_What the task requires:_
Among the lines below, copy each one in which "combinational" appears.

Stored items
------------
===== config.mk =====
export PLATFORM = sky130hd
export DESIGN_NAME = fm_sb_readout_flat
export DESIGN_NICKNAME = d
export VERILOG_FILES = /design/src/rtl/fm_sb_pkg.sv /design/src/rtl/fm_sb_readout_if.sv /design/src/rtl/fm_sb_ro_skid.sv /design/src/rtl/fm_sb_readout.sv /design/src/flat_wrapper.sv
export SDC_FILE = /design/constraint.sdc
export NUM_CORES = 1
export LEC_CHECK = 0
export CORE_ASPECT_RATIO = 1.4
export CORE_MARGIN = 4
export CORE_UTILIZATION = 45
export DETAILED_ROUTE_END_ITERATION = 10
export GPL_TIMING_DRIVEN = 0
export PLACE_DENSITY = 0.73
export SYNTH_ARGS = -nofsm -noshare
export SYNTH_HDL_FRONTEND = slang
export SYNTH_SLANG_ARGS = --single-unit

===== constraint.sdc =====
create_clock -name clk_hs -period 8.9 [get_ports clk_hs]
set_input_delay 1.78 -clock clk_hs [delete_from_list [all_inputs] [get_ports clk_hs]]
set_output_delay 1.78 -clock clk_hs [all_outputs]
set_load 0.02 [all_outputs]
------------
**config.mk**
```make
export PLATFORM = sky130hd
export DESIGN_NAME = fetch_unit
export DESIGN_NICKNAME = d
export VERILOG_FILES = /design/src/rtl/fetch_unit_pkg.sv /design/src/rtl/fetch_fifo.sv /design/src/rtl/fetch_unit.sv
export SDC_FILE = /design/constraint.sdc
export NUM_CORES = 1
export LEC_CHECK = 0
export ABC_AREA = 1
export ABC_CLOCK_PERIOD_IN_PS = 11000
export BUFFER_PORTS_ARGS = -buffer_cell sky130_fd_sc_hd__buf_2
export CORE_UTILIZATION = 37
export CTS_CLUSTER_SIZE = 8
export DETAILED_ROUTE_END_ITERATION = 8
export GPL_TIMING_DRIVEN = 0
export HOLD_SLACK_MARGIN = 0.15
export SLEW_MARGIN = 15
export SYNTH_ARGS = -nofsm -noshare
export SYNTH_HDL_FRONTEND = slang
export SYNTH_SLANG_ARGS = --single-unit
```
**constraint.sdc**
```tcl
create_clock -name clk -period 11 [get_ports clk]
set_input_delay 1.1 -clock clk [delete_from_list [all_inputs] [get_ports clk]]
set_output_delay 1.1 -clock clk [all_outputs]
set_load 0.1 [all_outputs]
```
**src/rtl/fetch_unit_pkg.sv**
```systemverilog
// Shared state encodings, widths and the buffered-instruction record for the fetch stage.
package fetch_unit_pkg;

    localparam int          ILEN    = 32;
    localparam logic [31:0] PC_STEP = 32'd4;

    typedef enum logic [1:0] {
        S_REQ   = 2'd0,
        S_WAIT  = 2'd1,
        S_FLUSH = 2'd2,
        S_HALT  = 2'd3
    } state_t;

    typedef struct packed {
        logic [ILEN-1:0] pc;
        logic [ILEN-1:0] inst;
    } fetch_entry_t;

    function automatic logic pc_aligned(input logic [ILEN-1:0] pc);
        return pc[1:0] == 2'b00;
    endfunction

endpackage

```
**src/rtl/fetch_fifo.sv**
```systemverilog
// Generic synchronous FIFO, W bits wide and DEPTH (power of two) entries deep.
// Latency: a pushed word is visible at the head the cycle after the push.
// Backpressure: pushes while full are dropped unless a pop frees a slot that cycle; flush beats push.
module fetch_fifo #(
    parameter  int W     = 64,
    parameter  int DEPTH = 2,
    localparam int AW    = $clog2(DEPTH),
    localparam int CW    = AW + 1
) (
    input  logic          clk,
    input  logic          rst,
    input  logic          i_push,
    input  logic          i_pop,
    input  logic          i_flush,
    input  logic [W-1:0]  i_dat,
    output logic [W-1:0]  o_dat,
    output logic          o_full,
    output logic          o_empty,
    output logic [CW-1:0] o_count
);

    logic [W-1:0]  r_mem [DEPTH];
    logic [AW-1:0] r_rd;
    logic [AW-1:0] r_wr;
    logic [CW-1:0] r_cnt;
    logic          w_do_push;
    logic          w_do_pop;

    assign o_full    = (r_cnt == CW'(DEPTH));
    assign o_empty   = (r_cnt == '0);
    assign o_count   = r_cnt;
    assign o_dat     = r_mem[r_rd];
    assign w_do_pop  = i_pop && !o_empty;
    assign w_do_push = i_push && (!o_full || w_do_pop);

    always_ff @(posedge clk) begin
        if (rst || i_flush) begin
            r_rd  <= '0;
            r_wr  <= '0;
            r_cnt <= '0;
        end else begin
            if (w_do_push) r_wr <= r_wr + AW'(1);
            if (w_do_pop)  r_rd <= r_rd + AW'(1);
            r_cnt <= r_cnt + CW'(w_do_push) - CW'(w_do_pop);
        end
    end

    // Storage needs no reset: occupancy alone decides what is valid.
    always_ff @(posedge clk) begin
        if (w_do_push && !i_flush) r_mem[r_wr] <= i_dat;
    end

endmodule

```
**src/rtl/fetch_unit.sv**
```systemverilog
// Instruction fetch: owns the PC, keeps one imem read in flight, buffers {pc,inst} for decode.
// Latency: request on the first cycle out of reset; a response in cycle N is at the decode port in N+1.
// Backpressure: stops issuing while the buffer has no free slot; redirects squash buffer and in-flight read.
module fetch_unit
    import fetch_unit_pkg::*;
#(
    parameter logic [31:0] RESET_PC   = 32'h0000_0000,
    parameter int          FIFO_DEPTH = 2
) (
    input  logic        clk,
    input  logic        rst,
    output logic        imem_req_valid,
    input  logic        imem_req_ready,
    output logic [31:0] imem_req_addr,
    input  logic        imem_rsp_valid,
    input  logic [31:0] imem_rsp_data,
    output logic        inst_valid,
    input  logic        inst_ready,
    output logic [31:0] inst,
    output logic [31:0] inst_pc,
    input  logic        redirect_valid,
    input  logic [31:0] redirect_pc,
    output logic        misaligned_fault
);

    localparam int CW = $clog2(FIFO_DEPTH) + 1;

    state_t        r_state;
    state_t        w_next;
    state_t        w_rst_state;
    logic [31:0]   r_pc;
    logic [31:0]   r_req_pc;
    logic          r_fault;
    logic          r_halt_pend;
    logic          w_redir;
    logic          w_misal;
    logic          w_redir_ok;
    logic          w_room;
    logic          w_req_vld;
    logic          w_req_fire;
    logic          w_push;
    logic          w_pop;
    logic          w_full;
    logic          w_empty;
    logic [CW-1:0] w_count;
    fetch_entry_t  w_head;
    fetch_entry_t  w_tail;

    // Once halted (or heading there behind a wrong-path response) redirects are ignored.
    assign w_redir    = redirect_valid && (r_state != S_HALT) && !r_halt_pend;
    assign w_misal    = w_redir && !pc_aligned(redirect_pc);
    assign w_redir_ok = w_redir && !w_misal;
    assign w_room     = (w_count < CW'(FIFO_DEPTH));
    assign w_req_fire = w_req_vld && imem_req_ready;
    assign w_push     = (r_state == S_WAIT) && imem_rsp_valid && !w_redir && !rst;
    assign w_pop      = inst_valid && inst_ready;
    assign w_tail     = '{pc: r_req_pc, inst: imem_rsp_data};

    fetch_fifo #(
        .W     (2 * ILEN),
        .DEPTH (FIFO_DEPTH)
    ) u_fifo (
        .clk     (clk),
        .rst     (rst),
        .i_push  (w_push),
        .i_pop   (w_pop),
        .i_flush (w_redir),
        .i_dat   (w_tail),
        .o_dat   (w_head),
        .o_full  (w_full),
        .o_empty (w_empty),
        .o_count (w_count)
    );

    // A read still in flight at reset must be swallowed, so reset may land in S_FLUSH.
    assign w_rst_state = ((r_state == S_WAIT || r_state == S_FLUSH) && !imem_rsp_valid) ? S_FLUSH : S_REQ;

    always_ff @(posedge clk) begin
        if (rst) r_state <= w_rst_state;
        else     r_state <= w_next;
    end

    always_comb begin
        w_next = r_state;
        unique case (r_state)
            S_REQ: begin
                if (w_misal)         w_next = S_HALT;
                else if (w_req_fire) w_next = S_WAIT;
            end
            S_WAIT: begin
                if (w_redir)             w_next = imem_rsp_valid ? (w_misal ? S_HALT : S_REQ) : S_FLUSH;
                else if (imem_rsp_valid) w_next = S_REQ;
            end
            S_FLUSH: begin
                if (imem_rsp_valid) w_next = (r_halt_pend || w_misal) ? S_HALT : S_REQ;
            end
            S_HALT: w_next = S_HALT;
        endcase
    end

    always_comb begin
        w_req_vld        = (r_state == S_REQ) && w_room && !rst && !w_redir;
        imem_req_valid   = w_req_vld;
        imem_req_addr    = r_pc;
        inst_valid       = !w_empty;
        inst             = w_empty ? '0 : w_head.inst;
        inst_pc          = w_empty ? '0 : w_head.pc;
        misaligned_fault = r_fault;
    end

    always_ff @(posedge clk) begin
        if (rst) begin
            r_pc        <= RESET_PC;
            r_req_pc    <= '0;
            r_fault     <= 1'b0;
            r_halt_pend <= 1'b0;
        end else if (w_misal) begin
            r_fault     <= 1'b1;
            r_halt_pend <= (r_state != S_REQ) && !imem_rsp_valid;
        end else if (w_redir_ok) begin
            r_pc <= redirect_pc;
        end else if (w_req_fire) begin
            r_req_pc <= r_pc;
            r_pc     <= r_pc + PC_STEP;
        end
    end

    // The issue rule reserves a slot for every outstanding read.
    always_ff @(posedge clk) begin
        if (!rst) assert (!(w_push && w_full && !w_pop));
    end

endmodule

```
------------
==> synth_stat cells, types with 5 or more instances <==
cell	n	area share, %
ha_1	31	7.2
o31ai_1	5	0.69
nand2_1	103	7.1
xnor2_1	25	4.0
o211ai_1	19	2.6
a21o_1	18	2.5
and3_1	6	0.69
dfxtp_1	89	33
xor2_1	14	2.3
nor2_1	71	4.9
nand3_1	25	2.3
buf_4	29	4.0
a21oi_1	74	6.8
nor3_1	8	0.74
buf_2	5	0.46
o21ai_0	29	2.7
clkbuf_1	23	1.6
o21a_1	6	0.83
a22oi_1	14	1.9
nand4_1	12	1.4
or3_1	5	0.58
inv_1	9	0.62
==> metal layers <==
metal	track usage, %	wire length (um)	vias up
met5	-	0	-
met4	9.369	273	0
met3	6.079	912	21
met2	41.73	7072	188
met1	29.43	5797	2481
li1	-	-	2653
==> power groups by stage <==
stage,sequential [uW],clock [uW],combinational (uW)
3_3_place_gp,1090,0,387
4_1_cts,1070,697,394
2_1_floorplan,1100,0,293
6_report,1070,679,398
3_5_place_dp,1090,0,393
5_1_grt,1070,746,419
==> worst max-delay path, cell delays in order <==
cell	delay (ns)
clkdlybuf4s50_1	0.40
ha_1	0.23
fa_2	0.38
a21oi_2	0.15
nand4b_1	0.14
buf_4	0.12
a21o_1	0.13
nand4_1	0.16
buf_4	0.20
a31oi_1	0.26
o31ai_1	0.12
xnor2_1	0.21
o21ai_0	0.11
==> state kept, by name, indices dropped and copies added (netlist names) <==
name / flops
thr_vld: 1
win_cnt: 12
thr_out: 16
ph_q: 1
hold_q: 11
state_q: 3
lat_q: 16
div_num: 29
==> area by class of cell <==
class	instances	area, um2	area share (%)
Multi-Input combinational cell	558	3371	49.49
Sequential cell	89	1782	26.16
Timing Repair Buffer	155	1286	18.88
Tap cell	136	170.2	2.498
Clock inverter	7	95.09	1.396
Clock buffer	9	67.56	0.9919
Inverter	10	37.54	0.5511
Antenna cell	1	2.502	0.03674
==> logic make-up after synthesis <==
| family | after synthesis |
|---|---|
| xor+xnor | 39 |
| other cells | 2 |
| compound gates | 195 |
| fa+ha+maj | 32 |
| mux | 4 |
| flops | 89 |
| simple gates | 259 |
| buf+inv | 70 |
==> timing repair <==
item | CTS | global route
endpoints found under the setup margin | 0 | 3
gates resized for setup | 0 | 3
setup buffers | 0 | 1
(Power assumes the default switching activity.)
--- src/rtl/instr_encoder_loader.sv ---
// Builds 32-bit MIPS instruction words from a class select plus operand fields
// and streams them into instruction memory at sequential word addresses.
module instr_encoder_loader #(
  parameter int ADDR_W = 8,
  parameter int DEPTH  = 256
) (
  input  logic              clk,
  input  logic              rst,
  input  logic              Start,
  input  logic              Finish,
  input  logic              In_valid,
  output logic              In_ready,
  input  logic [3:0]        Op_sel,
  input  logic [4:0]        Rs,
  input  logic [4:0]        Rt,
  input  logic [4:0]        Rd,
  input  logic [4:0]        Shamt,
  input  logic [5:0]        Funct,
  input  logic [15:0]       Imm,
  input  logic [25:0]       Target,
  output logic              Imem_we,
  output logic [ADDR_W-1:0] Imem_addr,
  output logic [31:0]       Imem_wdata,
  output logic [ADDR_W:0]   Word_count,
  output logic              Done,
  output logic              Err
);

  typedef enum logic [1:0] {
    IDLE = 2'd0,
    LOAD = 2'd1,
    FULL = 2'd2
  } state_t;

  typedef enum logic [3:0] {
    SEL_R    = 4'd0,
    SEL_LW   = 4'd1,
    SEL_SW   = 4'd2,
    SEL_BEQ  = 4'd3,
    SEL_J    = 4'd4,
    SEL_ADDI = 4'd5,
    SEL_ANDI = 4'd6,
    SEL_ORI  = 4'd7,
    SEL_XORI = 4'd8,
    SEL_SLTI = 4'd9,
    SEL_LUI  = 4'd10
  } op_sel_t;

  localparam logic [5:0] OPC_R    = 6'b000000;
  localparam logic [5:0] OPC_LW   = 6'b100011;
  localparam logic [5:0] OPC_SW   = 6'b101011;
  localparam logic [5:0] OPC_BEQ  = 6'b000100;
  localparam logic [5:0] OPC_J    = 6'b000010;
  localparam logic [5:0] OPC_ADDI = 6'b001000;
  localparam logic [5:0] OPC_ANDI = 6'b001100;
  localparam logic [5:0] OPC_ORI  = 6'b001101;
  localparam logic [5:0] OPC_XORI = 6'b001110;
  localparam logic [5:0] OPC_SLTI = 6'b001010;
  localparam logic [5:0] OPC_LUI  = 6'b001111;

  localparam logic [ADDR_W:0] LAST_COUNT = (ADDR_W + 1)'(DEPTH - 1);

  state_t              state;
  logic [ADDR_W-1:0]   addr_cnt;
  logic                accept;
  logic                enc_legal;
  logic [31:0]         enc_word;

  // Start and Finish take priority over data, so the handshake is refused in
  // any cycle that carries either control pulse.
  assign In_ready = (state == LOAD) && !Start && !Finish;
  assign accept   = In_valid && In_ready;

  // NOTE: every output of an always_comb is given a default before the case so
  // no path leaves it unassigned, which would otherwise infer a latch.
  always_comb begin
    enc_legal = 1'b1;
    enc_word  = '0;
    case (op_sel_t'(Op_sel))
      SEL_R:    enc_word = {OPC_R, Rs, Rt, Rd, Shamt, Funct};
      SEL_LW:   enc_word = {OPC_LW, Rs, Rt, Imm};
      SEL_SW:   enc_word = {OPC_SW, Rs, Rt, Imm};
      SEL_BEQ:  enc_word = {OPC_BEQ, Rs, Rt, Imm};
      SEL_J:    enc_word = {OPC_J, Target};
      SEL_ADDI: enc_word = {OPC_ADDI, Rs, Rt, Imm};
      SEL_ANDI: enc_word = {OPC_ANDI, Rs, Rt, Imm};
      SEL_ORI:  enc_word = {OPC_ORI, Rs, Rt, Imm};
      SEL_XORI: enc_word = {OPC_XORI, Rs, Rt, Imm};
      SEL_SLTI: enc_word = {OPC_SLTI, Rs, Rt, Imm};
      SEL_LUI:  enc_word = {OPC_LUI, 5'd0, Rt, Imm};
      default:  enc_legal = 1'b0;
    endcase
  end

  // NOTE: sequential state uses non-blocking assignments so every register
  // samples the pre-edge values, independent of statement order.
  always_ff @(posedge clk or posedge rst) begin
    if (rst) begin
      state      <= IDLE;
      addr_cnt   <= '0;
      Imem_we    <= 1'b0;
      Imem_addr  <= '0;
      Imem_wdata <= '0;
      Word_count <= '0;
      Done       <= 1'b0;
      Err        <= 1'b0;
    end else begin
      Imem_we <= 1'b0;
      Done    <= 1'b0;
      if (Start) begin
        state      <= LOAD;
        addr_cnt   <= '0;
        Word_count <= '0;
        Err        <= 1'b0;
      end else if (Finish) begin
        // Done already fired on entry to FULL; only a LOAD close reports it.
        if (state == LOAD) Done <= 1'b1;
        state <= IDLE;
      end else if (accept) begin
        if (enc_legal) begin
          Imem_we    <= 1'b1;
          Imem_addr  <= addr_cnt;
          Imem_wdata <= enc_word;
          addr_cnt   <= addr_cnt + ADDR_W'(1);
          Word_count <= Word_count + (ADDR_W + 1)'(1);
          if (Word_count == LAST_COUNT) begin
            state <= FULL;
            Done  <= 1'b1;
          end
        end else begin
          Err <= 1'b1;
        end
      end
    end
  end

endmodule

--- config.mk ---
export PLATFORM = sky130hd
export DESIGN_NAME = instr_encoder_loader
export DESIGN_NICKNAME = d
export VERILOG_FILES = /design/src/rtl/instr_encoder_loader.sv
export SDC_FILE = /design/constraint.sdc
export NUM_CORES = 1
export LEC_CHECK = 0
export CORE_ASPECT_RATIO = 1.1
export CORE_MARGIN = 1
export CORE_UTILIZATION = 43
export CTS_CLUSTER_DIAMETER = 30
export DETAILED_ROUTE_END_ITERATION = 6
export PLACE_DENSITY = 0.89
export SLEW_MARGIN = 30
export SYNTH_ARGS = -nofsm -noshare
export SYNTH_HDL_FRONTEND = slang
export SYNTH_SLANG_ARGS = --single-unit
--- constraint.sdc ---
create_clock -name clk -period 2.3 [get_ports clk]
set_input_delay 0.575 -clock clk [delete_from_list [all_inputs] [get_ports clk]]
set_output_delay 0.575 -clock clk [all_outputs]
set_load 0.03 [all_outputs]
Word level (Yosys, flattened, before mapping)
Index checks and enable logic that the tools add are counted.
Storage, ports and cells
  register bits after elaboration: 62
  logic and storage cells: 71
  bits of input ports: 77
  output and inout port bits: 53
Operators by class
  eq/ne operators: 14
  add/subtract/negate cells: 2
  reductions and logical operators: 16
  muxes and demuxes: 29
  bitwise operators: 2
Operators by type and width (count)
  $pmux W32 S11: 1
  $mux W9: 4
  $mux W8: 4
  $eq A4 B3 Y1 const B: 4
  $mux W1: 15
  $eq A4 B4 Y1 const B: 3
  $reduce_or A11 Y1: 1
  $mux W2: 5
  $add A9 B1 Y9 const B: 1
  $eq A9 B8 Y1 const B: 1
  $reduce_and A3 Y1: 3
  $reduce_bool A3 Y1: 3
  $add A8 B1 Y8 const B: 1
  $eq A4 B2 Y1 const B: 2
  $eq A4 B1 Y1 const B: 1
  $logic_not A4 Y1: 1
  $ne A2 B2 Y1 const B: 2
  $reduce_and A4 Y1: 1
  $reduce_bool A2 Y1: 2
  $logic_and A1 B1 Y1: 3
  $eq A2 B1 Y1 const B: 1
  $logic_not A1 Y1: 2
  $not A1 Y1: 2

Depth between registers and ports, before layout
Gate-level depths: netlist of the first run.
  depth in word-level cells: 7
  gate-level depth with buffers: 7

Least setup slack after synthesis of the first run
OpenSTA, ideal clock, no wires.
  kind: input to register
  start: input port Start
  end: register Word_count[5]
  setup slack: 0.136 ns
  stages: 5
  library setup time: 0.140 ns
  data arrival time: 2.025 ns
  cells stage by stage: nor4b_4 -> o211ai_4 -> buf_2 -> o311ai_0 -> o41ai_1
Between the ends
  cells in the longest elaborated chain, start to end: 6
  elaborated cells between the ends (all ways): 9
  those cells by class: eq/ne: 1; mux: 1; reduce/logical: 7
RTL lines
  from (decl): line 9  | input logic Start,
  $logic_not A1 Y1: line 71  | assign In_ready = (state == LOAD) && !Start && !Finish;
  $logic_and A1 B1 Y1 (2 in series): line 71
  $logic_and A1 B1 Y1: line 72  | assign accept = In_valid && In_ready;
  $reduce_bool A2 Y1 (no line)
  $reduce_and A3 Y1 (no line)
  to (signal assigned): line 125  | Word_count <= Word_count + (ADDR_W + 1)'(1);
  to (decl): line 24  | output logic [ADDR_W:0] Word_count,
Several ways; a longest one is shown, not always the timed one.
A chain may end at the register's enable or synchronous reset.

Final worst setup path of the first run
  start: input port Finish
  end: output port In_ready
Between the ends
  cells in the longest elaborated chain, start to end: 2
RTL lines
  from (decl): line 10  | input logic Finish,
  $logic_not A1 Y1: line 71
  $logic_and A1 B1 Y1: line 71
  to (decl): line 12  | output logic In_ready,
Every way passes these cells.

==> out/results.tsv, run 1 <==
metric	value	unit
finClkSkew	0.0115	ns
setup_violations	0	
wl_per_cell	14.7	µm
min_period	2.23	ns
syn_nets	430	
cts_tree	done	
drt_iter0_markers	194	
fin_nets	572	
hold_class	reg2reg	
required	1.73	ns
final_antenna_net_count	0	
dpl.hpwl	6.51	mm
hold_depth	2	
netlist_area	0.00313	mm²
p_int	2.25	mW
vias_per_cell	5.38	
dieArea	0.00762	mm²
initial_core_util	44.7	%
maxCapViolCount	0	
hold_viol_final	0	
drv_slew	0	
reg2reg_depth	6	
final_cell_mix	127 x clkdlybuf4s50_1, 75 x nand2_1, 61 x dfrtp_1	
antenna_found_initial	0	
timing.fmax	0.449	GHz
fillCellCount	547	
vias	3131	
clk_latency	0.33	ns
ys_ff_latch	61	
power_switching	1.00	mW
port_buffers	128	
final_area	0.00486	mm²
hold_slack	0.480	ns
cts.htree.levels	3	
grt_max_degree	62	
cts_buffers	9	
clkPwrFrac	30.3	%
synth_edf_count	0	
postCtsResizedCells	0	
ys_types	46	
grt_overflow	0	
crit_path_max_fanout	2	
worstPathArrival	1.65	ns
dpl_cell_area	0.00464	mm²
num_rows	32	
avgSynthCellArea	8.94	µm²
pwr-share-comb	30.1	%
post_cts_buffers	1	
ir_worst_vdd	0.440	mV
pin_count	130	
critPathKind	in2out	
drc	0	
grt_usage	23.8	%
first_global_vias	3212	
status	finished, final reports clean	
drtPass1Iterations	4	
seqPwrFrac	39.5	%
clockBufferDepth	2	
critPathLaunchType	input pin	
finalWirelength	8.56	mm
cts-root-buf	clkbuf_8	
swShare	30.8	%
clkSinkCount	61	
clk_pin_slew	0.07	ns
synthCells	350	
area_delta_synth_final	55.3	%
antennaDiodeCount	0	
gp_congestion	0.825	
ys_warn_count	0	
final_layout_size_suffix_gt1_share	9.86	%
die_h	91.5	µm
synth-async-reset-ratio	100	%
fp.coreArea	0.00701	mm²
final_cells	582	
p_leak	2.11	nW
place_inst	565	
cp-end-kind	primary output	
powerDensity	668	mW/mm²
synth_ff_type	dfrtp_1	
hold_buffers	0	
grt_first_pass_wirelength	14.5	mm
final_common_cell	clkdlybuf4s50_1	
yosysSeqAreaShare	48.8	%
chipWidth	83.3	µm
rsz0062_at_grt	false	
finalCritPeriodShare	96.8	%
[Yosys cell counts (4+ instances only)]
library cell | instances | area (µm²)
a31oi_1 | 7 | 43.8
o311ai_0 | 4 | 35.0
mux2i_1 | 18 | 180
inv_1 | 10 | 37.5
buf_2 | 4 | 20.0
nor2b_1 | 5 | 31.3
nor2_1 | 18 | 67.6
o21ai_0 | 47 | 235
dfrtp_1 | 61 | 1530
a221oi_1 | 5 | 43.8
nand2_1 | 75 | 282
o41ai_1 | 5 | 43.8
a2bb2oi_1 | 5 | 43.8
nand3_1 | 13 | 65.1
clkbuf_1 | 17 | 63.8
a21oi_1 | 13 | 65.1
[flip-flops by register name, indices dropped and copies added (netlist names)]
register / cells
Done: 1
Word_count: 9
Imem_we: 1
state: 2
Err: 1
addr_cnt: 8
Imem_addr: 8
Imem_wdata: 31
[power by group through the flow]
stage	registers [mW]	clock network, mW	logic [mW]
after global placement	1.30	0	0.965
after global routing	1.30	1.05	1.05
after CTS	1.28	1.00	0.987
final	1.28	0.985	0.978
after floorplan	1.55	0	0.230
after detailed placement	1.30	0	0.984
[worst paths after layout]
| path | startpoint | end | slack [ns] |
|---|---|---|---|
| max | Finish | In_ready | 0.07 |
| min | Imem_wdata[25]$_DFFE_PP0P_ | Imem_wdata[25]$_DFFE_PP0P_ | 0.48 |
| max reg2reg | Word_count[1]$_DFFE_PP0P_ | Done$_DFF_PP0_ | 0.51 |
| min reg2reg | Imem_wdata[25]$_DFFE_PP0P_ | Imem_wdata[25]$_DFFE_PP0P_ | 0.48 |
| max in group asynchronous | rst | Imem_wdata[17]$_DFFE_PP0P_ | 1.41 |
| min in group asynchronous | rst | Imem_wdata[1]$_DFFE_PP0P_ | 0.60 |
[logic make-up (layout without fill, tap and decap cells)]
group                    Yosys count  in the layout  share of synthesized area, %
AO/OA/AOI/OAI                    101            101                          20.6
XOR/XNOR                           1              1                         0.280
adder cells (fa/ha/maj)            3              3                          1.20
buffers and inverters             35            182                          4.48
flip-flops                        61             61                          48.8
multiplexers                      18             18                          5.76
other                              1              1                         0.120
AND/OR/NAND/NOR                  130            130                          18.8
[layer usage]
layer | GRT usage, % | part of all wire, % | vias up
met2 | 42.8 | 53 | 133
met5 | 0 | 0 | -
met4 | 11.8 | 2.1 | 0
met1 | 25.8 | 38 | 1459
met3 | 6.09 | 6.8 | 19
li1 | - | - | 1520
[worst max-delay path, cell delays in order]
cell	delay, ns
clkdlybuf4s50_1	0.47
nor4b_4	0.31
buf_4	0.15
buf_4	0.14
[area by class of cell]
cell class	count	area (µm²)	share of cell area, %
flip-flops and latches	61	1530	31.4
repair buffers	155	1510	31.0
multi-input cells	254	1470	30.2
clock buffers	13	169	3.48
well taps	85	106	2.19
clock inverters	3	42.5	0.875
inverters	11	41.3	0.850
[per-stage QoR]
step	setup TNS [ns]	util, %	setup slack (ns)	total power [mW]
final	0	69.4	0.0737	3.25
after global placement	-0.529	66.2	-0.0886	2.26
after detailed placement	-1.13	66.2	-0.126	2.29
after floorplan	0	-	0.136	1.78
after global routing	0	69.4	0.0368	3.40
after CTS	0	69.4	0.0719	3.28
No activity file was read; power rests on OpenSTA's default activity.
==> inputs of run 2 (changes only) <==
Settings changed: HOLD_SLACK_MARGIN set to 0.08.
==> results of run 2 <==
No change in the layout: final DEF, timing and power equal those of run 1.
------------
_Solution to this task:_
stage,sequential [uW],clock [uW],combinational (uW)
Multi-Input combinational cell	558	3371	49.49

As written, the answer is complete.